What they will not hear is Jones insult the prophet Mohammed. He dare not do that at all, let alone in the sexual way he insults Jesus Christ, whom he sees as a soft target.

Christians in Wales must not take this lying down. We need to stand up for our Lord against this attack on His honour and on the Church itself by Peter Black. He has gone out of his way to show contempt for Christians in Wales. As he is the LibDem Culture Spokesman, that means insulting Jesus Christ is now official LibDem policy. The LibDems have thus become a political party Christians can no longer in conscience vote for or take any part in.

Oh, dear! Can we just get one thing out of the way? I don’t think atheists, agnostics, sceptics, call us what you will, actually hate Jesus. If he existed at all, we can know nothing about him. How can you hate that which you know not? Only religionists can do that. Jesus of Nazareth may have been a nice guy within the context of the mores of his times. Who knows?

What we detest is what some – not all – Christians have done in his name. They seek to censor and to censure, to punish and to prevent, to hold up their own beliefs as the way and the truth and the life for all.

But Green uses the black-or-white tactic: if you’re not with us, you’re against us. In his case, if you explore Jesus through art, if you criticise him, if you explore what people have done in his name, then you’re against him and everything he did and stood for. Even if we knew his life story in that amount of detail, it would be impossible to disapprove of everything. Hate is a pretty powerful, all-enveloping word. It’s not a black-or-white affair.

To talk of “Jesus-hating” is a bit OTT, not to mention rich, coming from someone who seems to hate everything that is not Jesus, or intimately connected with him and the myths that have followed him.

Back to Jones. Yes, there is a line in a poem called “Hymn” that talks of Jesus and Mary Magdalene in a sexual context, but it’s hardly blasphemy (not that such a crime exists any more, Stephen), and the whole poem is a comment on religion (among other things) in general. Here’s a taste:

just like mary magdelene
i fucked jesus
just like mary magdelene
i have been deemed useless
i shall drift to dust [. . .]

The Welsh Assembly reading is scheduled for 11 December.
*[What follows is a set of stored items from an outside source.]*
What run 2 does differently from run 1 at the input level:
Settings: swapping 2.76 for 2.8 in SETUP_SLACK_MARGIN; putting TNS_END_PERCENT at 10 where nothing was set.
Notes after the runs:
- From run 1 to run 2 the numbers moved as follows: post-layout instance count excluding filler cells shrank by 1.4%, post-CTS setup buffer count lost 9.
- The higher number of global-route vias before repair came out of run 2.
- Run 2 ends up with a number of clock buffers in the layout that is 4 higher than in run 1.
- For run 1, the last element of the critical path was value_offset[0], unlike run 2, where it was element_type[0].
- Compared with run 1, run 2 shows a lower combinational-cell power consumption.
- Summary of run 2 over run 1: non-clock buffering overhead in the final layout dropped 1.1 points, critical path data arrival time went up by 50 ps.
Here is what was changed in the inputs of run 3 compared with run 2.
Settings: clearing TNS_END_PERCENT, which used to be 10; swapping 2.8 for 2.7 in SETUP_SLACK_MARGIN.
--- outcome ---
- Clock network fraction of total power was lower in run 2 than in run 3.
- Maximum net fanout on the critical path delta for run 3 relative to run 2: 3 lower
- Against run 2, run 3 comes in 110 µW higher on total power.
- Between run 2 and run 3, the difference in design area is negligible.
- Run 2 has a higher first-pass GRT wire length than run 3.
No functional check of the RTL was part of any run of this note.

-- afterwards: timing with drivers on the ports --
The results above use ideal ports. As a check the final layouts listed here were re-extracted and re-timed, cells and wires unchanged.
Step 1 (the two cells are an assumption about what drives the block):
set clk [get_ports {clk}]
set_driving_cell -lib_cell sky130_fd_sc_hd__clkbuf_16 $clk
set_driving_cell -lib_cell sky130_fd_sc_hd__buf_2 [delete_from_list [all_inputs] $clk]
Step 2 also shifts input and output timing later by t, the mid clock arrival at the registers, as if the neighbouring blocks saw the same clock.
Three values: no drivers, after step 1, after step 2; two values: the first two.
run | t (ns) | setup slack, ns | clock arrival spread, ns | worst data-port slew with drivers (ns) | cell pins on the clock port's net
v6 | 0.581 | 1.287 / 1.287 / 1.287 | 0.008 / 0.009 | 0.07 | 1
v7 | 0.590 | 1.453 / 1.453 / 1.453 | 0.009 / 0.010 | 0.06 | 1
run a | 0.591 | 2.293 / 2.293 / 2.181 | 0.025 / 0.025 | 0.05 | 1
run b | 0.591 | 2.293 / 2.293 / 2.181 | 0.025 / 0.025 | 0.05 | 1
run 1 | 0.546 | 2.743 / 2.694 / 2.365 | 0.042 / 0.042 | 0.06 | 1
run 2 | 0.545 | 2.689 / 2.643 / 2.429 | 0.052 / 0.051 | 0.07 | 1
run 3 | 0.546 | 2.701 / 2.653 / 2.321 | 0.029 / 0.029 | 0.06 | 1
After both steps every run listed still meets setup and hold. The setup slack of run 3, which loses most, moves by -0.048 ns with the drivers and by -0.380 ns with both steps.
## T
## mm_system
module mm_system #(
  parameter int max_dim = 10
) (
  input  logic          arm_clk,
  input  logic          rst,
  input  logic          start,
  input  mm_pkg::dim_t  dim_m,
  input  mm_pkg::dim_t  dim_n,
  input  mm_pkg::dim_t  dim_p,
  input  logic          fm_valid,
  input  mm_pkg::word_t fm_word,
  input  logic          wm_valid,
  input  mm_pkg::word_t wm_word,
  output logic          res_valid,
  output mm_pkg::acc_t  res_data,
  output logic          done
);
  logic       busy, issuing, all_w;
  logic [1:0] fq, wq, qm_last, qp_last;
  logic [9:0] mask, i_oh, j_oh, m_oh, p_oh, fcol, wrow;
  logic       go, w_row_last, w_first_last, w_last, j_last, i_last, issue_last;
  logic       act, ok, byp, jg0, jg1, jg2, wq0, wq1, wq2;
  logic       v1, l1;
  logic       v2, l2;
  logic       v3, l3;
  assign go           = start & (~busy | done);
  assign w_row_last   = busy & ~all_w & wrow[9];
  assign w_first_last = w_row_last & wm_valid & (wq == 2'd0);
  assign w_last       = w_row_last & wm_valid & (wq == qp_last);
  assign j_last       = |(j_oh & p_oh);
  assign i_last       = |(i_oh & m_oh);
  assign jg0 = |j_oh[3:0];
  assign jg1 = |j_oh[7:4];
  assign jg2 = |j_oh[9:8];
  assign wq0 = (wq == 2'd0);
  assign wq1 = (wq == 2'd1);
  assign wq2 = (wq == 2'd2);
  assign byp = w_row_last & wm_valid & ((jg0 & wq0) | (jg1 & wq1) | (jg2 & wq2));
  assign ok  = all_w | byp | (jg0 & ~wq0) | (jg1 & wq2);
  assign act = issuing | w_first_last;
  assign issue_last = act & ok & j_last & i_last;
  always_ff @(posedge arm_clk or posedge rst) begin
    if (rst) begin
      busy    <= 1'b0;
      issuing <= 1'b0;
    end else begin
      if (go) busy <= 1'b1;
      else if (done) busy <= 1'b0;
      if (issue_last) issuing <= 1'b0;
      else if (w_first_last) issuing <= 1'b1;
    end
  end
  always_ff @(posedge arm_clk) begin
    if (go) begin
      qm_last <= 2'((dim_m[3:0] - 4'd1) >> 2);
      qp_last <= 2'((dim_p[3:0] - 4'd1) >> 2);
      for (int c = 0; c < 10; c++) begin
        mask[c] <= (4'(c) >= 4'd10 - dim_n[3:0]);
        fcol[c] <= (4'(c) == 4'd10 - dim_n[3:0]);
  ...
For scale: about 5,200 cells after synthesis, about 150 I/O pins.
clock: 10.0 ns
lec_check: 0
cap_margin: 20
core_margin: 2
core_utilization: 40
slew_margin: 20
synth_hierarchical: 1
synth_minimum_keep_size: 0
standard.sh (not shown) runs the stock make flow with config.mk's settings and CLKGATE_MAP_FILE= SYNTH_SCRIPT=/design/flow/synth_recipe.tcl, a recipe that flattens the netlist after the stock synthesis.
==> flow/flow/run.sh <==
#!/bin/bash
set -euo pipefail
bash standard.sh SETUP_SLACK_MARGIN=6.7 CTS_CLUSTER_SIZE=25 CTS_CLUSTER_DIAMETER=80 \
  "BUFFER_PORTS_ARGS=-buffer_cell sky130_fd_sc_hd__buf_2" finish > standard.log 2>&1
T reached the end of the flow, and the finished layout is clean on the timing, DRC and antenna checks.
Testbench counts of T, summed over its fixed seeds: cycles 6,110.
Wales’s national daily, the Western Mail, sides with Jones, too.

“ ‘Do we live in Iran?’ asked a bewildered Mr Jones,” it said yesterday, and then answered the question:

No, we do not, and this censorship should not have been allowed to happen. Waterstone’s must have been aware of the content of Mr Jones’ poetry – it is still for sale in their shops – so someone must have been satisfied that the work was appropriate for a public reading.

Stephen Green, the man behind Christian Voice, has a right to object to the contents of Mr Jones’ work, but Mr Green and his followers do not have the right to prevent others from reading, buying or listening to it. Mr Jones invokes the example of Iran; there are plenty of other eerie historical parallels that spring to mind.
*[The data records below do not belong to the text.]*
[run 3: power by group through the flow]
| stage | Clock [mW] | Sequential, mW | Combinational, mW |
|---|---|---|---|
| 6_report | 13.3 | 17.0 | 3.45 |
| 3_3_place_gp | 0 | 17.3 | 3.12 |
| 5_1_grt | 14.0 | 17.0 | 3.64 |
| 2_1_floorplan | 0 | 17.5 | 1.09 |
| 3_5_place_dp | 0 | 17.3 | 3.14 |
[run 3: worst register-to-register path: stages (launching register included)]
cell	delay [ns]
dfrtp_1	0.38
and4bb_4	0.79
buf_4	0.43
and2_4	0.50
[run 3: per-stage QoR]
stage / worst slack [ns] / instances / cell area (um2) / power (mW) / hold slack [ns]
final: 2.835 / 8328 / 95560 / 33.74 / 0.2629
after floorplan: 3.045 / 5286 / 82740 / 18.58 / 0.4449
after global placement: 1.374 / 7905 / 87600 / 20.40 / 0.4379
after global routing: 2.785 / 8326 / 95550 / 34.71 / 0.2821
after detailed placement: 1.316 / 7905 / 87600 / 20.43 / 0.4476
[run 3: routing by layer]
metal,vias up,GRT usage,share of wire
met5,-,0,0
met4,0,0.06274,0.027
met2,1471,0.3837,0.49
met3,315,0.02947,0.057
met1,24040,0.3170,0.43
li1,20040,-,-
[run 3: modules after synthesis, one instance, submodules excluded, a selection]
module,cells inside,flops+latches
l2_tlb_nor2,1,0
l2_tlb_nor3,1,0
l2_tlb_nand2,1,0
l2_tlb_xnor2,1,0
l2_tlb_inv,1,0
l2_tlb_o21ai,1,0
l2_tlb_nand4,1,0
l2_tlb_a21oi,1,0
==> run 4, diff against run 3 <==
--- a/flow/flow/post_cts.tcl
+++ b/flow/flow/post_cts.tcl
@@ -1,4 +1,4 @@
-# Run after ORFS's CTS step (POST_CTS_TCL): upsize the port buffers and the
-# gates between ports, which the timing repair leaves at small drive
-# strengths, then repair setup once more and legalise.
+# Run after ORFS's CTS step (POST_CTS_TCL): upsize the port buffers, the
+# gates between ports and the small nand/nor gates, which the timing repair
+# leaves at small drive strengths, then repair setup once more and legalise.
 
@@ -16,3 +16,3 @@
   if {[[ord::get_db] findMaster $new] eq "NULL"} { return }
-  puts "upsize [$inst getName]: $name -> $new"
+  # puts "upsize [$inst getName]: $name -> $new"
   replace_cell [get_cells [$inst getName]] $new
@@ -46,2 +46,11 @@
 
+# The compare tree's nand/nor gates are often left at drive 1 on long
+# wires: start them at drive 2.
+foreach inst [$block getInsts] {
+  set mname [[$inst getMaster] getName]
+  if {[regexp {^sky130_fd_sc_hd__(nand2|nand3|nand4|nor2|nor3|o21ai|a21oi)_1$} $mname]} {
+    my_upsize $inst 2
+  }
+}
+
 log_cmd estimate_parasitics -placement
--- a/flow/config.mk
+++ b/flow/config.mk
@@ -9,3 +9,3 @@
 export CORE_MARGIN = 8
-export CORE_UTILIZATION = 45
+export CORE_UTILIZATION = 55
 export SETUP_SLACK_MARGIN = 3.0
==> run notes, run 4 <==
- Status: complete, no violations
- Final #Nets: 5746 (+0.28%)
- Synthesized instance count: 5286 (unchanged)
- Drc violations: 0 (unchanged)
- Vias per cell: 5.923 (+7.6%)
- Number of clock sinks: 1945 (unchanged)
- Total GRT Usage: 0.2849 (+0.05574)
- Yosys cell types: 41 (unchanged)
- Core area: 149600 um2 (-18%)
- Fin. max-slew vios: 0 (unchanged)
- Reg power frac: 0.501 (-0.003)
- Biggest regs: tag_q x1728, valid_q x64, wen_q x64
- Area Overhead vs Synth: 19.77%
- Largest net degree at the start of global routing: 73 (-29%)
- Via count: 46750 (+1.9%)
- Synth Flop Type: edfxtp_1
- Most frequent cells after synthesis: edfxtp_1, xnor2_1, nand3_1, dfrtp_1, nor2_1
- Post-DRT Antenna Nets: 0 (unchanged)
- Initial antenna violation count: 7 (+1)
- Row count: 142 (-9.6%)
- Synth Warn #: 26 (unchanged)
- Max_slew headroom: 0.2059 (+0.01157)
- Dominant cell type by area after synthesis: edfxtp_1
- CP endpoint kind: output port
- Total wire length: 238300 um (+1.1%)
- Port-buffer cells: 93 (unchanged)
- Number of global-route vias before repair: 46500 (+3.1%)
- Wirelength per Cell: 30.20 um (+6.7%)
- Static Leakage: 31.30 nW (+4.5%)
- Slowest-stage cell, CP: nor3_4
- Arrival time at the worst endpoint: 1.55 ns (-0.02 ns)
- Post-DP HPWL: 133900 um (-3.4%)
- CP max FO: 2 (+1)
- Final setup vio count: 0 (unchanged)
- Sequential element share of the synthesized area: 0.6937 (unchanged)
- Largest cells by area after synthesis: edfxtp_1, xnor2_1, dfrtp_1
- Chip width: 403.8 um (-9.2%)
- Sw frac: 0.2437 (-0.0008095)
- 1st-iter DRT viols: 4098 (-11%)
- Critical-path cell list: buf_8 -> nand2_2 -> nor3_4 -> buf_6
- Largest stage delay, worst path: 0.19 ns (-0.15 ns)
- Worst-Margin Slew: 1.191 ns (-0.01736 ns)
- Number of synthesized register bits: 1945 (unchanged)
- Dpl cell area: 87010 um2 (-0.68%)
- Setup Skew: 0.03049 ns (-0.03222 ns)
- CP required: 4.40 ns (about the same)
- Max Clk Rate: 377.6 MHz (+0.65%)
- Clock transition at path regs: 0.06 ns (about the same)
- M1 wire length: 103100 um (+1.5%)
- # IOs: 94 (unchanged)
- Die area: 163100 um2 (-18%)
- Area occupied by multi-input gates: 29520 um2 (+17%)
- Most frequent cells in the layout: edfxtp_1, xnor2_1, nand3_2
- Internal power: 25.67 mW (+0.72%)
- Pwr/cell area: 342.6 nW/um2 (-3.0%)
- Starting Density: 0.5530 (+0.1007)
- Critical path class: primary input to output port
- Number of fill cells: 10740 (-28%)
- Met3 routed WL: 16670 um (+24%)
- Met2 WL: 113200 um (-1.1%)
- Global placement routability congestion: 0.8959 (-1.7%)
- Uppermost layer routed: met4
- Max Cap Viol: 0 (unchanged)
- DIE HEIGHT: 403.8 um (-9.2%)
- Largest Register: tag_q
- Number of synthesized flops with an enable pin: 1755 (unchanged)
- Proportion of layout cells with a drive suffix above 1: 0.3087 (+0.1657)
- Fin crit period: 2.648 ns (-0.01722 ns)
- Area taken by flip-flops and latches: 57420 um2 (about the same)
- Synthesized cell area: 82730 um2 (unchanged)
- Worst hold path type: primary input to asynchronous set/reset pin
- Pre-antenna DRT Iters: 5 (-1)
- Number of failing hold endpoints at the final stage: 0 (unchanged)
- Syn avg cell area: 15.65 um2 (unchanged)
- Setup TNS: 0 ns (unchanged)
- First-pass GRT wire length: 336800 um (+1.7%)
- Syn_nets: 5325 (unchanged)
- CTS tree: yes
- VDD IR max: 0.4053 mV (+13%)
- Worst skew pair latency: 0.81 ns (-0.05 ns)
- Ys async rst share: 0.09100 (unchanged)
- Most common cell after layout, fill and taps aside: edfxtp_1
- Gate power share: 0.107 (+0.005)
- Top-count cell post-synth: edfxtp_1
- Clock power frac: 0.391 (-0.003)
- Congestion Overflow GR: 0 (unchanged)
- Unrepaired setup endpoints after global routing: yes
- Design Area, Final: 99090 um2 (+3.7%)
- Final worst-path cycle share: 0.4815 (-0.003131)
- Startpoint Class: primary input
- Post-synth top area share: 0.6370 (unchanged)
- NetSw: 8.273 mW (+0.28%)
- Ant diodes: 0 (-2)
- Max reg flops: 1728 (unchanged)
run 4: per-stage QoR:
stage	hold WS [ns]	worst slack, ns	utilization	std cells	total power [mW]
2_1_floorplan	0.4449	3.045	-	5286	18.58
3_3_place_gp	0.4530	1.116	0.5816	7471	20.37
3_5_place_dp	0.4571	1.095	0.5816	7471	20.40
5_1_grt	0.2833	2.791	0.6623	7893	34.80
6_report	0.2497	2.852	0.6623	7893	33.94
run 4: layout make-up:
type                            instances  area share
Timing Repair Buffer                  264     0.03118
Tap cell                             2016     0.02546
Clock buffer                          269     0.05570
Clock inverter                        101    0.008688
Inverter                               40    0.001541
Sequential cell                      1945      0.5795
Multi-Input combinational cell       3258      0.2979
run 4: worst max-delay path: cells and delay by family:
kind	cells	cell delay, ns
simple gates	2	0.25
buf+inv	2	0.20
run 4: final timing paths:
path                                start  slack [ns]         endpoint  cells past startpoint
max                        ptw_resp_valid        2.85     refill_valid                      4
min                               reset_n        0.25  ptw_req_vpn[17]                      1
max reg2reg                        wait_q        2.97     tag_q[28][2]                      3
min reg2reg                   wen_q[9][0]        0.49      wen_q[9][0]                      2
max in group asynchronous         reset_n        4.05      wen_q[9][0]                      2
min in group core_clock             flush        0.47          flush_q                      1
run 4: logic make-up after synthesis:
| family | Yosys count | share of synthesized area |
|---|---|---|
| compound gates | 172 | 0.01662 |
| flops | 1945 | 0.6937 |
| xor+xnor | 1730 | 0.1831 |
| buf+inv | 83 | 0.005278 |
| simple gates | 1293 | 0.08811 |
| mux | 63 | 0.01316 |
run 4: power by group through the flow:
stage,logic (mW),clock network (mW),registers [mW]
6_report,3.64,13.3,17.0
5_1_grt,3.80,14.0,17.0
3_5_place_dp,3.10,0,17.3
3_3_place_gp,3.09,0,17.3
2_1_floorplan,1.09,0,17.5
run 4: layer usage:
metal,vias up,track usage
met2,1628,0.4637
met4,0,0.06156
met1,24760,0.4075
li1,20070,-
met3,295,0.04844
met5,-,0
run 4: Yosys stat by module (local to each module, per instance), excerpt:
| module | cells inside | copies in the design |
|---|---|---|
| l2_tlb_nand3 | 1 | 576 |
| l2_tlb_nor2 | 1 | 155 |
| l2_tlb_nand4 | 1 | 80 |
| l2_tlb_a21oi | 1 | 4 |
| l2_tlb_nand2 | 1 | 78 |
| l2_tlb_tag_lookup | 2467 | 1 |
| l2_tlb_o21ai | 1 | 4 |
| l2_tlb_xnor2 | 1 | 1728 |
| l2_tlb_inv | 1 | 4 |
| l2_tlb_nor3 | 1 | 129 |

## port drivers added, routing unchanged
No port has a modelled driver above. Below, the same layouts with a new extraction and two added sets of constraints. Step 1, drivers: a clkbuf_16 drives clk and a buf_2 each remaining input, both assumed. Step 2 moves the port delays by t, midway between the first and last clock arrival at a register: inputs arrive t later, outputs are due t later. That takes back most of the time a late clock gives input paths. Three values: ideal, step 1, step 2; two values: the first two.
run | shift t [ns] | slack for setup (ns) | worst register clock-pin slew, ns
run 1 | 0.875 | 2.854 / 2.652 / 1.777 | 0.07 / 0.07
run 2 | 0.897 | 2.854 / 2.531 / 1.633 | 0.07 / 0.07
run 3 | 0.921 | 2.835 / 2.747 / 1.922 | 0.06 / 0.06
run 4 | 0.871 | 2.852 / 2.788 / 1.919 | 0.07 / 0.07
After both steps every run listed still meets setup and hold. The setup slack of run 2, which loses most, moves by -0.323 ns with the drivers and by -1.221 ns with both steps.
One of the pillars on which our way of life is built is that the free exchange of ideas allows opposing points of view to be put and argued in a public or a private arena. The strength of an idea can be enough for it to carry the day – and even to go on and change society.

Mr Green may feel he has right on his side: the way to test this is through discussion and debate, not through disruption. If he thinks his ideas are the stronger, let him put them in a reasonable and calm manner.

The paper reports that Green and his cronies plan to protest at the Senedd, and the Mail agrees, as I’m sure we all do, that it is right and proper that they should be allowed to.

Thanks to Barry at the Freethinker for alerting me to this one. See his take on it here.

You can also see Peter Black’s own blog piece on the issue. There’s an interesting swipe at Patrick Jones among the comments that seems to think that insulting the mother of a living person is the same as referring to a fictitious incident concerning a mythological figure a couple of millennia ago.

We’ll also be carrying a feature on this issue in the next issue of G&LH.